**Entries supplied:**

-- Opening Marker --

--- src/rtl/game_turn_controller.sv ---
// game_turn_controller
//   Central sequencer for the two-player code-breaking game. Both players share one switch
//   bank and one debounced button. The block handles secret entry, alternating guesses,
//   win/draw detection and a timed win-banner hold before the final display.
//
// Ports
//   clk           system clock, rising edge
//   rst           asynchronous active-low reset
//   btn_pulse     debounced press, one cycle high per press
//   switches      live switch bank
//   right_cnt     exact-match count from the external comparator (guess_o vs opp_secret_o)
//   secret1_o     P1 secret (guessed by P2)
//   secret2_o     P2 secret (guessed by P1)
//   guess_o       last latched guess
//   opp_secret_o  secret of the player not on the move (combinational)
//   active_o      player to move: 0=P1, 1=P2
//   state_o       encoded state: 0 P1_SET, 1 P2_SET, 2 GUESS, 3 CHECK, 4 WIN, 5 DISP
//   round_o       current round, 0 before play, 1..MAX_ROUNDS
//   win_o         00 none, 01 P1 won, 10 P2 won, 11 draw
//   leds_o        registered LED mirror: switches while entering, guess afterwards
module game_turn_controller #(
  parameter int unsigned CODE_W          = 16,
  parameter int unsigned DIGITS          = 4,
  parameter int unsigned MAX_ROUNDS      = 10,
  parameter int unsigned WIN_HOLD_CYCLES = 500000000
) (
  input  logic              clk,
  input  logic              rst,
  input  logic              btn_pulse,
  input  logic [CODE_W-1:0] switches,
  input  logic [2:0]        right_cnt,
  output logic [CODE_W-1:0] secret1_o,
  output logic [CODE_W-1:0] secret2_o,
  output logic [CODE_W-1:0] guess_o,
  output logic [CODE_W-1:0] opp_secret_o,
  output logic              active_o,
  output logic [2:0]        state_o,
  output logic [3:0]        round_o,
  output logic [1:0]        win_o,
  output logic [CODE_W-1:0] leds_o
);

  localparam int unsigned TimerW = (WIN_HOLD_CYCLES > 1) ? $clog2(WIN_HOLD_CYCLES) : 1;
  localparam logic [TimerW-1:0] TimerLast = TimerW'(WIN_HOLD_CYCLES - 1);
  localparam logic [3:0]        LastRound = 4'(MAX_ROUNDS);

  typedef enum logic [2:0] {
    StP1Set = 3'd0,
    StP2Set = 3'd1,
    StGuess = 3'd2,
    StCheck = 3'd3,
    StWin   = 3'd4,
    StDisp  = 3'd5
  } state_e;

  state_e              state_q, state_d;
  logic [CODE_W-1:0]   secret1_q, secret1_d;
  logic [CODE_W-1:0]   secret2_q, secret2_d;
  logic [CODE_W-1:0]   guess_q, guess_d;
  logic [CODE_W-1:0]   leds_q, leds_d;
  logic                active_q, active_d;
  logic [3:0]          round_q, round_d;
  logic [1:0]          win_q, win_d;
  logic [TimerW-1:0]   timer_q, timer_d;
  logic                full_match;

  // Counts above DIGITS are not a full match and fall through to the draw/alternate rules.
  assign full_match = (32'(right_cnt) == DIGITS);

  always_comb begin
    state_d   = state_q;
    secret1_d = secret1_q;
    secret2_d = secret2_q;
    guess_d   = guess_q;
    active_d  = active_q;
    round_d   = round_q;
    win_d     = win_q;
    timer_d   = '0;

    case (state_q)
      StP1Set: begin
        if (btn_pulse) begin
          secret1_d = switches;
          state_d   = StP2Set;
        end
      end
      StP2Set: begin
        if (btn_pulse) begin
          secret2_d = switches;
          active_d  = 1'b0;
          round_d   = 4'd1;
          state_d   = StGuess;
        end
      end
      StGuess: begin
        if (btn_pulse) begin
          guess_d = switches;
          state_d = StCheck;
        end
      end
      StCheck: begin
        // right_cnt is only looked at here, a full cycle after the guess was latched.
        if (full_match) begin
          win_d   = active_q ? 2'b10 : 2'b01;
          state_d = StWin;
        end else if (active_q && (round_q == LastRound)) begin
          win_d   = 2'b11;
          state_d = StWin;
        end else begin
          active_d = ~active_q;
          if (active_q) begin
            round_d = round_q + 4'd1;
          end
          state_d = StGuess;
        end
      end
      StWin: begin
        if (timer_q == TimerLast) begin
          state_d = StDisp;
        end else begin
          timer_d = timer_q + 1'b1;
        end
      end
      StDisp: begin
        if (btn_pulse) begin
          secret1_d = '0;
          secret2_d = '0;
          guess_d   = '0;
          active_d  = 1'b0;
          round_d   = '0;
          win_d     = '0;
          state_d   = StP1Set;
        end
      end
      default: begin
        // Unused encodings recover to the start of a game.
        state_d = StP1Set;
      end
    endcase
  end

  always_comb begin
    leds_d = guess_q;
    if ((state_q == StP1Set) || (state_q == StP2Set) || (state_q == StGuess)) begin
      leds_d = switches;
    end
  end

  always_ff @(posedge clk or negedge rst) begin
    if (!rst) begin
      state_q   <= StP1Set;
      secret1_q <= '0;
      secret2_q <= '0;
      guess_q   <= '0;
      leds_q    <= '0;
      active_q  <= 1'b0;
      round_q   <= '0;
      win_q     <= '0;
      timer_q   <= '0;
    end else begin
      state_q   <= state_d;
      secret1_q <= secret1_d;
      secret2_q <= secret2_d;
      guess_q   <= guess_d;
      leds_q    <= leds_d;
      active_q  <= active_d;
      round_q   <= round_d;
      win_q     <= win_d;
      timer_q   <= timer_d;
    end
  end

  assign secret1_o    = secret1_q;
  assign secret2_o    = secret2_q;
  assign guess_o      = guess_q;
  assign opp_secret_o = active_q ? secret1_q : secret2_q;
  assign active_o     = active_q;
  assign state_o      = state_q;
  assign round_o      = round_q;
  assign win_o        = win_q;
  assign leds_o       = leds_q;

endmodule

-- Closing Marker --
-- Opening Marker --

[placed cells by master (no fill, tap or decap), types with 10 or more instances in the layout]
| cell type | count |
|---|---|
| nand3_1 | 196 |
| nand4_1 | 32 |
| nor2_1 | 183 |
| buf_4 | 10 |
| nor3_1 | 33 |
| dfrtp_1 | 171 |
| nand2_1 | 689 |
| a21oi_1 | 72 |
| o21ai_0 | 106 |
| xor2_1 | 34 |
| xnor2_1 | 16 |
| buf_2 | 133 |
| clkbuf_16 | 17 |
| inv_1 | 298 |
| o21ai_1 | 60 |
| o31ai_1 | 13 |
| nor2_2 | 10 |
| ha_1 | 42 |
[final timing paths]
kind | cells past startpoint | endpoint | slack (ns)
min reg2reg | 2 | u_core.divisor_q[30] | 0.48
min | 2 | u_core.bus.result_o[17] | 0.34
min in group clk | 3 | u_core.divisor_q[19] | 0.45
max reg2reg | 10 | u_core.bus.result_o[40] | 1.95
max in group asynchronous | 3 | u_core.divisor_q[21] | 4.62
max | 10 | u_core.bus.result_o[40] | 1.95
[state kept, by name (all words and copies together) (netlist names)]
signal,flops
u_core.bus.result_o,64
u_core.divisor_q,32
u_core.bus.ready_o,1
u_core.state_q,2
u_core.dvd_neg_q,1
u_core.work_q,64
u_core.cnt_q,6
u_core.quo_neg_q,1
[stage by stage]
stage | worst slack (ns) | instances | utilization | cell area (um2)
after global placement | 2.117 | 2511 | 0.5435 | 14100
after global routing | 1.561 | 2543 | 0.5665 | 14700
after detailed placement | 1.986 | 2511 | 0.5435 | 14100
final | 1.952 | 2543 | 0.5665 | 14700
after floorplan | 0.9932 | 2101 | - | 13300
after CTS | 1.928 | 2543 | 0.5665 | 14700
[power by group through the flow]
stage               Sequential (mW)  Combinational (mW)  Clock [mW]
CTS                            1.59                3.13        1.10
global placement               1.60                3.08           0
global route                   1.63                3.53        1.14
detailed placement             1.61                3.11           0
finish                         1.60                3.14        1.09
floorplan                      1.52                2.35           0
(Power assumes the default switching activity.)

-- Closing Marker --
-- Opening Marker --

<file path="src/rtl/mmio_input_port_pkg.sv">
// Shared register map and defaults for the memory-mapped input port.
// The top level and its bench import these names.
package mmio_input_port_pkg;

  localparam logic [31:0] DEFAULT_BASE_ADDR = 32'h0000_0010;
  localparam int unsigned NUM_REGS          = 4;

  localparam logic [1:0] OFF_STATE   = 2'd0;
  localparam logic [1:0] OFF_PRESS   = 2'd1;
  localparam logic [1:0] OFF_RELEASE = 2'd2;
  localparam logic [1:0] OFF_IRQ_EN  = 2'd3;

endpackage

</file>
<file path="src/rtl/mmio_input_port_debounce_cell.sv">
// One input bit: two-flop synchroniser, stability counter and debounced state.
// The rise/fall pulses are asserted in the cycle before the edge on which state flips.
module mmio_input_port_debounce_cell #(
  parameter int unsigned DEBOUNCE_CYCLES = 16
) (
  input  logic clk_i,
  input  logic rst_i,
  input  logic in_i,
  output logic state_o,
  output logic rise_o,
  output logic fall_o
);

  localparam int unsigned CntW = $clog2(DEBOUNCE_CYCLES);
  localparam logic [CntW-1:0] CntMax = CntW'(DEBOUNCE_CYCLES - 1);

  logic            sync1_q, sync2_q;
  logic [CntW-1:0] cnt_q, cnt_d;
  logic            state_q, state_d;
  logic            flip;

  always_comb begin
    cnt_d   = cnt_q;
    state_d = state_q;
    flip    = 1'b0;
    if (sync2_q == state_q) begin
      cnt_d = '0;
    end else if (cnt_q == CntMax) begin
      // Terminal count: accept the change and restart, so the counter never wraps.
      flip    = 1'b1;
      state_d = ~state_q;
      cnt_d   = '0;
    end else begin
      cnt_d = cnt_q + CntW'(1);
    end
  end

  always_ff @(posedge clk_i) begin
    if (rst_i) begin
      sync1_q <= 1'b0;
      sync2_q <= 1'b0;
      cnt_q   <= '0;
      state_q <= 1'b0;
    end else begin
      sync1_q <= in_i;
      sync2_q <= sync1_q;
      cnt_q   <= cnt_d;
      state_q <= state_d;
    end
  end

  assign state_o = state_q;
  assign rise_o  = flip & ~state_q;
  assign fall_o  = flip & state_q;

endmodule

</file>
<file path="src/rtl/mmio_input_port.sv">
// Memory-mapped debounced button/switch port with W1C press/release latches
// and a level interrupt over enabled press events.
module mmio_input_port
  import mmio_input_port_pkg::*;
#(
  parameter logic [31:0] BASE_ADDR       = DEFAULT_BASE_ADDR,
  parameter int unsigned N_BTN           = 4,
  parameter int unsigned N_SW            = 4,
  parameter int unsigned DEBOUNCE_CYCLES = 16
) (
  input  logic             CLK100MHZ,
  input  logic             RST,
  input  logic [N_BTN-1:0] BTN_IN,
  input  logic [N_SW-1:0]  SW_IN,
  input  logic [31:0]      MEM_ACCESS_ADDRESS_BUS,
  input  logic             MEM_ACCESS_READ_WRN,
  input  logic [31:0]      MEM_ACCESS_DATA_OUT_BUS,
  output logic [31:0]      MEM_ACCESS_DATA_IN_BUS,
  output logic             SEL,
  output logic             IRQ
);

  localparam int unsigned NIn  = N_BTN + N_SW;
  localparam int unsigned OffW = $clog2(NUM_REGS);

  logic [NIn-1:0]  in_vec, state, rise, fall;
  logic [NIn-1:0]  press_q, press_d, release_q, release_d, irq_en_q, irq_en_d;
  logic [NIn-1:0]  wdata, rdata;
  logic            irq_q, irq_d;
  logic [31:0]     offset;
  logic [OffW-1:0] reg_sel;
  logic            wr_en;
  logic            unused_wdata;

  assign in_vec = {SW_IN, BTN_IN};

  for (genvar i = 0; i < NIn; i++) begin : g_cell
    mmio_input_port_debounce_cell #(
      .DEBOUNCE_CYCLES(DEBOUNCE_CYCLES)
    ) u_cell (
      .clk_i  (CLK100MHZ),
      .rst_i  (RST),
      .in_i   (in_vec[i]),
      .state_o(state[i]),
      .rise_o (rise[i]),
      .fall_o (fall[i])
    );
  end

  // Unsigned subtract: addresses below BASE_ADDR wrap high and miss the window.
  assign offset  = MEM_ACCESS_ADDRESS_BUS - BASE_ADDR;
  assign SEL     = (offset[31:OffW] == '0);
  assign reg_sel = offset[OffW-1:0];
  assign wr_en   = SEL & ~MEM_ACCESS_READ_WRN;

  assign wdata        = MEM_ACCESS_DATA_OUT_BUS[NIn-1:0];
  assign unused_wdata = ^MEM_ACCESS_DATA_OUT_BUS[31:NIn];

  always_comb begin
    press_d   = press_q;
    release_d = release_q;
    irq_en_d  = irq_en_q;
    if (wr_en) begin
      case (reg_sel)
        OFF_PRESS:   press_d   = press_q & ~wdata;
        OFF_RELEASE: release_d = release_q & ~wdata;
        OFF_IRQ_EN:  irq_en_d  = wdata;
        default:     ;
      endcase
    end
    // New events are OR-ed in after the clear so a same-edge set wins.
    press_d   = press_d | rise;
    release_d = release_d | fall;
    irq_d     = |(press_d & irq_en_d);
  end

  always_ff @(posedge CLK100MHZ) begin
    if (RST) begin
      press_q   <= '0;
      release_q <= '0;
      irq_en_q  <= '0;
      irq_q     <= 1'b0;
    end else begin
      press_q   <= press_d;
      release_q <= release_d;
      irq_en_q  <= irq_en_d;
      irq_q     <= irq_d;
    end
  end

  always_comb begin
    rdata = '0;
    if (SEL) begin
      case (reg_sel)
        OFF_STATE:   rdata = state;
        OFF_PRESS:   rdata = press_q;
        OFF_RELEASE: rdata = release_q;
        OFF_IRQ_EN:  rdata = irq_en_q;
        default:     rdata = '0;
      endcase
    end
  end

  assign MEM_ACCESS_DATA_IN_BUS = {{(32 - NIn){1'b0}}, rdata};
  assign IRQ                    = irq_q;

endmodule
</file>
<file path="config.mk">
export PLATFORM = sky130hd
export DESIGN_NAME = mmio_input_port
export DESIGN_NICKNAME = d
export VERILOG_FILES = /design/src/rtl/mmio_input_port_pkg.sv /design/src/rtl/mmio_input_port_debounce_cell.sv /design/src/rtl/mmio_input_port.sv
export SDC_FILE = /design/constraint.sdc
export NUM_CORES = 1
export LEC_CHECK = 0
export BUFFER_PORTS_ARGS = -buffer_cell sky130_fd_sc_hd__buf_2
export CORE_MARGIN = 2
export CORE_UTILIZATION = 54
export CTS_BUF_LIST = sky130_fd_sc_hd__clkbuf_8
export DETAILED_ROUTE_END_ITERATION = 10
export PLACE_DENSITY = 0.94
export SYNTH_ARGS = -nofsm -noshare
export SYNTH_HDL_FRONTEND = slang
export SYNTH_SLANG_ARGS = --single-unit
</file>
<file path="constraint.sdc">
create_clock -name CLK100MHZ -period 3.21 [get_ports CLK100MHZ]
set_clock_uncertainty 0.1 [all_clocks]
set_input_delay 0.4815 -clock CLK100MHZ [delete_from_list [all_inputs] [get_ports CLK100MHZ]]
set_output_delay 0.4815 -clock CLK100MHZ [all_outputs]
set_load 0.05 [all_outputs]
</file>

-- Closing Marker --

**Task:**
Return exactly the lines above from the line that has "final | 1.952 | 2543 | 0.5665 | 14700" through the line that has "(Power assumes the", inclusive, and nothing else.

**Written solution:**
final | 1.952 | 2543 | 0.5665 | 14700
after floorplan | 0.9932 | 2101 | - | 13300
after CTS | 1.928 | 2543 | 0.5665 | 14700
[power by group through the flow]
stage               Sequential (mW)  Combinational (mW)  Clock [mW]
CTS                            1.59                3.13        1.10
global placement               1.60                3.08           0
global route                   1.63                3.53        1.14
detailed placement             1.61                3.11           0
finish                         1.60                3.14        1.09
floorplan                      1.52                2.35           0
(Power assumes the default switching activity.)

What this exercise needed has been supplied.